|Joachim Kuettner. (Photo by Carlye Calvin.)|
When UCAR established its Distinguished Chair for Atmospheric Science and International Research in late 1994, Joachim Kuettner accepted a two-year appointment. Nobody, including Kuettner, foresaw that he would still occupy the post in 2000.
At the age of 90, Kuettner remains vigorous. He served as head of the U.S. project office for MAP, the Mesoscale Alpine Project (see accompanying article), a reflection of Kuettner's 60-year-plus interest in the airflow in and near mountains. Kuettner is also studying related wave behavior through several modest projects financed by a discretionary fund that's part of his endowed chair. "You can do very small projects, which is really fun," Kuettner says.
Kuettner was exactly the prototype NSF wanted when it created the position, according to Jay Fein, director of the NSF/ATM Climate Dynamics Program. "Bob Corell [assistant director for geosciences at NSF] suggested we should do more to recognize long-term contributions to the geosciences," he says. Fein and colleagues Richard Greenfield and Pamela Stephens "immediately came to the same conclusions: a great way to recognize excellence would be an endowed chair at UCAR, and the first honoree should be Joach Kuettner."

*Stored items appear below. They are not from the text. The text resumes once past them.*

$ cat src/rtl/rotator_arbiter.sv
// Two-requester arbiter sharing one 4-bit left rotator through an IDLE/EXEC/DONE FSM.
// Define ROT_RR_EN for round-robin arbitration; the default build uses fixed priority (requester 0 wins).
`default_nettype none

module rotator_arbiter #(
  parameter int DW = 4
) (
  input  logic          clk,
  input  logic          rst,
  input  logic          req0,
  input  logic [DW-1:0] data0,
  input  logic [1:0]    amt0,
  output logic          ack0,
  input  logic          req1,
  input  logic [DW-1:0] data1,
  input  logic [1:0]    amt1,
  output logic          ack1,
  output logic [DW-1:0] res,
  output logic          res_valid,
  output logic          res_id,
  input  logic          res_ready,
  output logic          busy
);

  typedef enum logic [1:0] {
    IDLE = 2'd0,
    EXEC = 2'd1,
    DONE = 2'd2
  } state_t;

  state_t        state;
  state_t        state_nxt;
  logic [DW-1:0] cap_data;
  logic [1:0]    cap_amt;
  logic          cap_id;
  logic          grant_any;
  logic          grant_id;
  logic [DW-1:0] rot;

  assign grant_any = req0 | req1;

`ifdef ROT_RR_EN
  // Index of the requester served last; reset to 1 so requester 0 wins first.
  logic last_id;

  always_ff @(posedge clk or posedge rst) begin
    if (rst) begin
      last_id <= 1'b1;
    end else if (state == DONE && res_ready) begin
      last_id <= cap_id;
    end
  end

  always_comb begin
    grant_id = ~req0;
    if (req0 && req1) begin
      grant_id = ~last_id;
    end
  end
`else
  always_comb begin
    grant_id = ~req0;
  end
`endif

  always_ff @(posedge clk or posedge rst) begin
    if (rst) begin
      state <= IDLE;
    end else begin
      state <= state_nxt;
    end
  end

  // Acks are decoded in the IDLE cycle itself and gated by rst so they drop immediately.
  always_comb begin
    state_nxt = state;
    ack0      = 1'b0;
    ack1      = 1'b0;
    case (state)
      IDLE: begin
        if (grant_any && !rst) begin
          ack0      = ~grant_id;
          ack1      = grant_id;
          state_nxt = EXEC;
        end
      end
      EXEC: begin
        state_nxt = DONE;
      end
      DONE: begin
        if (res_ready) begin
          state_nxt = IDLE;
        end
      end
      default: begin
        state_nxt = IDLE;
      end
    endcase
  end

  always_ff @(posedge clk or posedge rst) begin
    if (rst) begin
      cap_data <= '0;
      cap_amt  <= 2'd0;
      cap_id   <= 1'b0;
    end else if (state == IDLE && grant_any) begin
      cap_data <= grant_id ? data1 : data0;
      cap_amt  <= grant_id ? amt1 : amt0;
      cap_id   <= grant_id;
    end
  end

  always_comb begin
    rot = cap_data;
    case (cap_amt)
      2'd0:    rot = cap_data;
      2'd1:    rot = {cap_data[DW-2:0], cap_data[DW-1]};
      2'd2:    rot = {cap_data[DW-3:0], cap_data[DW-1:DW-2]};
      2'd3:    rot = {cap_data[DW-4:0], cap_data[DW-1:DW-3]};
      default: rot = cap_data;
    endcase
  end

  always_ff @(posedge clk or posedge rst) begin
    if (rst) begin
      res    <= '0;
      res_id <= 1'b0;
    end else if (state == EXEC) begin
      res    <= rot;
      res_id <= cap_id;
    end
  end

  assign res_valid = (state == DONE);
  assign busy      = (state != IDLE);

endmodule

`default_nettype wire
$ cat config.mk
export PLATFORM = sky130hd
export DESIGN_NAME = rotator_arbiter
export DESIGN_NICKNAME = d
export VERILOG_FILES = /design/src/rtl/rotator_arbiter.sv
export SDC_FILE = /design/constraint.sdc
export NUM_CORES = 1
export LEC_CHECK = 0
export ABC_AREA = 1
export CAP_MARGIN = 20
export CORE_ASPECT_RATIO = 0.8
export CORE_MARGIN = 1.5
export CORE_UTILIZATION = 45
export DETAILED_ROUTE_END_ITERATION = 8
export PLACE_DENSITY = 0.78
export SLEW_MARGIN = 20
export SYNTH_ARGS = -nofsm -noshare
export SYNTH_HDL_FRONTEND = slang
export SYNTH_SLANG_ARGS = --single-unit
$ cat constraint.sdc
create_clock -name clk -period 1.26 [get_ports clk]
set_clock_uncertainty 0.1 [all_clocks]
set_input_delay 0.252 -clock clk [delete_from_list [all_inputs] [get_ports clk]]
set_output_delay 0.252 -clock clk [all_outputs]
set_load 0.005 [all_outputs]
**Yosys cells after proc, flatten, opt, wreduce, memory -nomap -nowiden**

Index checks and enable logic that the tools add are counted.

- Equal/unequal tests: 7
- Multiplexer cells: 10
- Bitwise gates (word level): 2
- Reduce and logical (&&, ||, !) cells: 7

Operator list:

| kind | number |
|---|---|
| 4-bit case mux with 4 select lines | 1 |
| 2-bit == test, second input constant | 3 |
| 2-bit 2-to-1 mux | 3 |
| 2-bit case mux with 3 select lines | 1 |
| 2-bit by 1-bit == test with 1-bit output, second input constant | 2 |
| 2-bit zero test | 2 |
| 1-bit 2-to-1 mux | 4 |
| 4-bit 2-to-1 mux | 1 |
| 1-bit logical AND | 2 |
| 2-bit by 1-bit != test with 1-bit output, second input constant | 1 |
| 2-bit != test, second input constant | 1 |
| 2-bit AND reduction | 1 |
| 2-bit nonzero test | 1 |
| 1-bit zero test | 1 |
| 1-bit NOT | 1 |
| 1-bit OR | 1 |

- Flip-flop bits (word level): 14
- Input port bits: 17
- Output and inout port bits: 9
- Logic and storage cells: 32

**Depth between registers and ports, before layout**

- Depth after elaboration: 4
- Mapped depth: 8
- Mapped depth without buffers: 7

**Least setup slack after synthesis**

Ideal clock, no wire load.

- Path kind: register -> output
- Start: register state[0]
- End: output ack1
- Arrival time: 0.872 ns
- Data required time: 0.908 ns
- Setup slack: 0.036 ns
- Stages on the path, launching flop included: 6
- Buffers on the path: 0
- Cells stage by stage: dfrtp_1 inv_1 nand2_4 nor2_4 nand2_1 nor2_1

- Longest elaborated chain between the ends: 2

RTL lines:

| element | RTL line | text |
|---|---|---|
| start: declaration | 31 | `state_t state;` |
| start signal: assignment | 70 | `state <= state_nxt;` |
| 2-bit zero test | 79 | `case (state)` |
| 1-bit 2-to-1 mux | 79 |  |
| end: declaration | 17 | `output logic ack1,` |

No other way between the ends.

**Worst setup path after layout**

Same ends and word-level chain as after synthesis.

NSF supports the chair by providing for salary and research expenses. Although the chair is currently housed at UCAR, future appointees might work elsewhere. The home institution contributes office space and some modest administrative support. Every two years, the appointment is reviewed, and it may then be extended, as happened with Kuettner in 1997 and 1999.
The key element of the chair is freedom: the chance for a scientific leader to tackle some long-standing questions without the usual scramble for grant money. "There's absolutely no formal approval process," says UCAR president Rick Anthes. "As a courtesy, Joach has always bounced his ideas off me, and occasionally I talk to Jay [Fein] about it. As long as what he proposes is reasonable, there's never a question."
Of the projects he's worked on since his appointment, Kuettner is especially proud of MAP. "It involved many years of preparation and difficulties, but it came out beautifully."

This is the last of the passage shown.